● ACTIVITY:
Please copy out the entries below exactly, beginning with the line that contains "## state kept, by" and ending with the line that contains "run 2, diff", and include nothing outside that span.
---- ENTRIES SUPPLIED
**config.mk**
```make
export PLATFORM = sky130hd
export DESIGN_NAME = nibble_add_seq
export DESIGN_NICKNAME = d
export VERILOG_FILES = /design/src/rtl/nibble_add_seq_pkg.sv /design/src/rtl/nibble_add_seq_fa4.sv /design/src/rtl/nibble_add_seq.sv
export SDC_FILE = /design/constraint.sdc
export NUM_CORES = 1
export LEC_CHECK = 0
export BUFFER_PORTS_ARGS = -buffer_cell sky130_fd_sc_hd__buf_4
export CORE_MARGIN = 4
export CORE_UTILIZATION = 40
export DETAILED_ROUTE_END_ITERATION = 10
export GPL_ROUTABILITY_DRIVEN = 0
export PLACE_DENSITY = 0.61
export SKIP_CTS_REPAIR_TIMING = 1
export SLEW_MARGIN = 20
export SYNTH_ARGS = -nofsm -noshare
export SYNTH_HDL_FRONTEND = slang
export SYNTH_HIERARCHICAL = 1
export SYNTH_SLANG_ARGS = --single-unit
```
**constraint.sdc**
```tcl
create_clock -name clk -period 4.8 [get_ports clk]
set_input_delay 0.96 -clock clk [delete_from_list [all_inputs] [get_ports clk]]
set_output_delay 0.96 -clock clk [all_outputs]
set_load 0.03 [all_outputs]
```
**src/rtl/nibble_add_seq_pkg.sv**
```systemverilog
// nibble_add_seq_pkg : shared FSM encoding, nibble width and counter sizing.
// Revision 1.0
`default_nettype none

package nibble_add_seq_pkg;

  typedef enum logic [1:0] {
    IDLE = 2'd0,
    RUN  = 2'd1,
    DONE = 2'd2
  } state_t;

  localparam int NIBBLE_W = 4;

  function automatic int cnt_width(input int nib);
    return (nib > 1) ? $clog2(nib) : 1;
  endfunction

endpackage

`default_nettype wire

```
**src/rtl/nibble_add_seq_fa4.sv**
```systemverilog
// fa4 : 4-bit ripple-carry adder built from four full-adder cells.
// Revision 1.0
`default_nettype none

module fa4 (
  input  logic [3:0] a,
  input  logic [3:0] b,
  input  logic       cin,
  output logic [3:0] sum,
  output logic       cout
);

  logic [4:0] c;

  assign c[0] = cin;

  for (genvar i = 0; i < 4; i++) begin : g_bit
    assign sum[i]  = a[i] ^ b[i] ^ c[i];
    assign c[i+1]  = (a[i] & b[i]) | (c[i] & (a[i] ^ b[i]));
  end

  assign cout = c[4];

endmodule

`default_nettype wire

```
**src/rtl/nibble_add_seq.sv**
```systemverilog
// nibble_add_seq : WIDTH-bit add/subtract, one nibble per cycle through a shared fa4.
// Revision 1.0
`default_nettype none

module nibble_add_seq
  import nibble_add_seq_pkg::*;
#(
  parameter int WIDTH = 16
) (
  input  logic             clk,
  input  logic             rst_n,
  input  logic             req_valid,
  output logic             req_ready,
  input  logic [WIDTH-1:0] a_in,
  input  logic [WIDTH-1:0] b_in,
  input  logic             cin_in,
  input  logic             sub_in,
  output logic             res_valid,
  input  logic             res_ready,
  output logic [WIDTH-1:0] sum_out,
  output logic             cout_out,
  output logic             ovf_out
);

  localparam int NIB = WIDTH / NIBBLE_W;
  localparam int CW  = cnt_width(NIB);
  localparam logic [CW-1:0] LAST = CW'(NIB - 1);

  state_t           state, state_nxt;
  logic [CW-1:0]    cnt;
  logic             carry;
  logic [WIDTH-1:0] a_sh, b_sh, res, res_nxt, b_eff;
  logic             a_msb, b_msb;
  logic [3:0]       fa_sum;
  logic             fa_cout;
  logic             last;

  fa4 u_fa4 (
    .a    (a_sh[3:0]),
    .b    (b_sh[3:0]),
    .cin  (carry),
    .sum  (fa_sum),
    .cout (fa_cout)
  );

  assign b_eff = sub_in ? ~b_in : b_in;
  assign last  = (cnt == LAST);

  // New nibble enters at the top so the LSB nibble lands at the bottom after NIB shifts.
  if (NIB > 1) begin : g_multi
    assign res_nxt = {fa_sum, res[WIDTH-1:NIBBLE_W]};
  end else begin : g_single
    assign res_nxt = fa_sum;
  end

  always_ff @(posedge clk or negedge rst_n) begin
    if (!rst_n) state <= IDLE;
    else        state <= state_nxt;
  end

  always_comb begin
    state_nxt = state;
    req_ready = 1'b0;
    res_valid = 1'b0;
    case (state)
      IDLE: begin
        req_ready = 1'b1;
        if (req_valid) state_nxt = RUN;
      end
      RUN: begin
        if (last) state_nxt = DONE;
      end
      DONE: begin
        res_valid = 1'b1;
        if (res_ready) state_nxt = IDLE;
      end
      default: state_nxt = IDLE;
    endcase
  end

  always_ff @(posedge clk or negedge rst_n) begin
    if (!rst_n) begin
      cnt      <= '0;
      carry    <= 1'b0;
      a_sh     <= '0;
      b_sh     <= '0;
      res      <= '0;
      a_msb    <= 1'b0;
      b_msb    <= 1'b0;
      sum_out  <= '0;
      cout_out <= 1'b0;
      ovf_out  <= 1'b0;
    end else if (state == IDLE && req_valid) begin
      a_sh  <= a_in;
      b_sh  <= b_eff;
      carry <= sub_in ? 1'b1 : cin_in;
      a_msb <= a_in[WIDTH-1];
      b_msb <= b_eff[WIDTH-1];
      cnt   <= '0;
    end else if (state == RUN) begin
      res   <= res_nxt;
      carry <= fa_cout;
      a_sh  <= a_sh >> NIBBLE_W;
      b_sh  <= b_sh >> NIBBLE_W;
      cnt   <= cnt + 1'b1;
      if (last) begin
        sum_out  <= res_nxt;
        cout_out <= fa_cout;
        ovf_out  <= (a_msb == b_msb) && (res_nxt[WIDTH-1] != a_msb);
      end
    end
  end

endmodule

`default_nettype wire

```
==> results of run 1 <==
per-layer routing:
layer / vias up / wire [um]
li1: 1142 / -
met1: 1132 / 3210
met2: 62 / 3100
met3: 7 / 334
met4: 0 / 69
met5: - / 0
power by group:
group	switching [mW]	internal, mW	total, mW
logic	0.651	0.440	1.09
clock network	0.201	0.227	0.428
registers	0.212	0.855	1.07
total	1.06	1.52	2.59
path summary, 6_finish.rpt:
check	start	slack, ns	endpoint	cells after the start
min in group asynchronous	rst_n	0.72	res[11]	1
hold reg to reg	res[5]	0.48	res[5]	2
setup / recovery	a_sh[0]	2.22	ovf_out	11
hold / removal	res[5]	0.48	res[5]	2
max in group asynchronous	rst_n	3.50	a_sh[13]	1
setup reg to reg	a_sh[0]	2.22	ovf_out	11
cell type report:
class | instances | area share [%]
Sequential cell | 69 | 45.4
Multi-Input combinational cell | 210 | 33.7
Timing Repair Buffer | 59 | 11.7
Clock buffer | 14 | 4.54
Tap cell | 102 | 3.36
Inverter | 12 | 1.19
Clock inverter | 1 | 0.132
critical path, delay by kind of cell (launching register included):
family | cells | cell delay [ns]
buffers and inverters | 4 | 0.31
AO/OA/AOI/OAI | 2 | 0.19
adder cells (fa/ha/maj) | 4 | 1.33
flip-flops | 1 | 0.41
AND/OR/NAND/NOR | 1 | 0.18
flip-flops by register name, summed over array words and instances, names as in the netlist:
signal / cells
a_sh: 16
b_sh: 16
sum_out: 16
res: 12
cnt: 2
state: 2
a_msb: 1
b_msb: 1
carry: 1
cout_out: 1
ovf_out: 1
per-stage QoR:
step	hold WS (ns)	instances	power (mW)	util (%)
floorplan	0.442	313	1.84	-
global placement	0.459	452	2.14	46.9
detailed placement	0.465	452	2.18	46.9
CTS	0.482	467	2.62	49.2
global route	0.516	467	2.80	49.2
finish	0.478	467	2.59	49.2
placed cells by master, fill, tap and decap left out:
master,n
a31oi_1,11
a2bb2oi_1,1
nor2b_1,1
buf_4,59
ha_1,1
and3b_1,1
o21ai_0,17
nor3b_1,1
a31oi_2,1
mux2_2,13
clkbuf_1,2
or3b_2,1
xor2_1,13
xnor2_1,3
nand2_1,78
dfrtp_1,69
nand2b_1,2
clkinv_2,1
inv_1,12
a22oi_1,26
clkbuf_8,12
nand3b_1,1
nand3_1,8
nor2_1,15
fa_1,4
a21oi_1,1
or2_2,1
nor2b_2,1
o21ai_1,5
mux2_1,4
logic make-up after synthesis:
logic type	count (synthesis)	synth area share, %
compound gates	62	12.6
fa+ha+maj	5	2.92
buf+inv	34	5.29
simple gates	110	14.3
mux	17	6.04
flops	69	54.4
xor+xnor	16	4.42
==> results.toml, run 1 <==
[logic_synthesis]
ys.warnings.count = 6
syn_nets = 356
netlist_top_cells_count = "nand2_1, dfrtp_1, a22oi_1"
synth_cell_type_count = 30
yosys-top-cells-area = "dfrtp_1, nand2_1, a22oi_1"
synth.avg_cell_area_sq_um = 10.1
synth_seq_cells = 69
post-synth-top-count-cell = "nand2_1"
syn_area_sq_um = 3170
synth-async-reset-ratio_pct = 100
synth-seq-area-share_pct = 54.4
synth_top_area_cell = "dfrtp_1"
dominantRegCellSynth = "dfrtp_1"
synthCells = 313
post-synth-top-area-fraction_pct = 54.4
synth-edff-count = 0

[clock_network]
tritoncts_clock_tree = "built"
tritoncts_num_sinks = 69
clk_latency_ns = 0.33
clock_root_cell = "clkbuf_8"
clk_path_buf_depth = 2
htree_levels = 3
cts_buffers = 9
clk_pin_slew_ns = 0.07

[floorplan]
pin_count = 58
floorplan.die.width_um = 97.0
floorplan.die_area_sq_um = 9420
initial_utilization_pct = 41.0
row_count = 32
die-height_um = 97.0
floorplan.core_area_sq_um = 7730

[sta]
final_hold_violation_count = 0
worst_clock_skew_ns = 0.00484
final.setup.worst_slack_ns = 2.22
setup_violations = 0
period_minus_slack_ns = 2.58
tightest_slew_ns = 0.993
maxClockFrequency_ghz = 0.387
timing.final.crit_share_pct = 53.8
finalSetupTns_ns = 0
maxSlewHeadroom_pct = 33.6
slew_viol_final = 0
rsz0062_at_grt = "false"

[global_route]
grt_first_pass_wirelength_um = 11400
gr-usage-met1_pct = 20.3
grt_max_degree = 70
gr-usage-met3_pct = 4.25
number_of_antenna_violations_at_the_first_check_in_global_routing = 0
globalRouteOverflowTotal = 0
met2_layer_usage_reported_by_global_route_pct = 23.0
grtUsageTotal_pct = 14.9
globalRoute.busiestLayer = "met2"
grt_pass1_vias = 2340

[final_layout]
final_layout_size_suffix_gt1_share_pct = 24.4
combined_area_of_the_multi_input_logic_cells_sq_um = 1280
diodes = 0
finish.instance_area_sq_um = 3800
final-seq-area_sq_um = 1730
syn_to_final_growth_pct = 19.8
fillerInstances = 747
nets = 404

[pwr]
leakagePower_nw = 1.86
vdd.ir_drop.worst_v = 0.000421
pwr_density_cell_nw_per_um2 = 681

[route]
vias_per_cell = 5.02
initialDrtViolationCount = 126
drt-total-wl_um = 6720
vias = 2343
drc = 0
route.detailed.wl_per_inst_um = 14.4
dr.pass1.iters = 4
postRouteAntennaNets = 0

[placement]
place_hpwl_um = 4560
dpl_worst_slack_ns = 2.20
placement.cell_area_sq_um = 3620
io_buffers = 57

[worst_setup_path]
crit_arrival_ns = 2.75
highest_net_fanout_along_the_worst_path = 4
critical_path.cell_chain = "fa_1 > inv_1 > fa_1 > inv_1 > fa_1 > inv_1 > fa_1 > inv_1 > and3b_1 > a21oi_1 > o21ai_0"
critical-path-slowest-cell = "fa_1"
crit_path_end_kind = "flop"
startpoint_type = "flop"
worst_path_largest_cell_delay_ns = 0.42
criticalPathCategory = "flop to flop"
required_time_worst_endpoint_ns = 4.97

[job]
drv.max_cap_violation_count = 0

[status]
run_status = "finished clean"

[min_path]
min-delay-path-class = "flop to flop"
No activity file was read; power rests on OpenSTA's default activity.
--------
---- ENTRIES SUPPLIED
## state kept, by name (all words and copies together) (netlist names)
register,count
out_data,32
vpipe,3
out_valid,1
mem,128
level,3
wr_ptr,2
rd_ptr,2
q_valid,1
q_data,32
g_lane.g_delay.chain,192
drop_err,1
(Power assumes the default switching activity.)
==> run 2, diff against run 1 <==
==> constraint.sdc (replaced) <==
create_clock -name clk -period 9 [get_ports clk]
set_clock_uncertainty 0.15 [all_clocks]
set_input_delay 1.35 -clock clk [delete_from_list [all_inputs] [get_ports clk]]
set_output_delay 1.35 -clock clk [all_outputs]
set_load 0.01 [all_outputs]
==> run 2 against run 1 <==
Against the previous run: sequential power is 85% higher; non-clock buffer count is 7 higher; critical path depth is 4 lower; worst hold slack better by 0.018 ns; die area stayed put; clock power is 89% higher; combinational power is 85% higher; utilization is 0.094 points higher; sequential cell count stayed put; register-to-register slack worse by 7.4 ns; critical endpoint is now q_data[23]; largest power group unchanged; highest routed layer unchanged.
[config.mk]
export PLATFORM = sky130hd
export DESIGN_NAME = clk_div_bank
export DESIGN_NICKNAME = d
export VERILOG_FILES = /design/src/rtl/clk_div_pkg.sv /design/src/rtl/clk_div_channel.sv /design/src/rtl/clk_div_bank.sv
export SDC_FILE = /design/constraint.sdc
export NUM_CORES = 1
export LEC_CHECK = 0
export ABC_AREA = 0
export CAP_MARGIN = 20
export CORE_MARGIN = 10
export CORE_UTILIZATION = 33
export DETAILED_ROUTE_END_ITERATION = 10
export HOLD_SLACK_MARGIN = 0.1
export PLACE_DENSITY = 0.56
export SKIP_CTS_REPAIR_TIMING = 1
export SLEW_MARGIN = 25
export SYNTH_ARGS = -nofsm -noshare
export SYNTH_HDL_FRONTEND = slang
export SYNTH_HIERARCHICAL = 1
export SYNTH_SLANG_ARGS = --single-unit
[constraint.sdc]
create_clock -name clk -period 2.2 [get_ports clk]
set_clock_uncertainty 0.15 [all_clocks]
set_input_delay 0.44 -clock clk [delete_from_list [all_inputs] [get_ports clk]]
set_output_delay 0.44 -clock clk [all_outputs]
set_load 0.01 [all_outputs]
--------
● RESULT:
## state kept, by name (all words and copies together) (netlist names)
register,count
out_data,32
vpipe,3
out_valid,1
mem,128
level,3
wr_ptr,2
rd_ptr,2
q_valid,1
q_data,32
g_lane.g_delay.chain,192
drop_err,1
(Power assumes the default switching activity.)
==> run 2, diff against run 1 <==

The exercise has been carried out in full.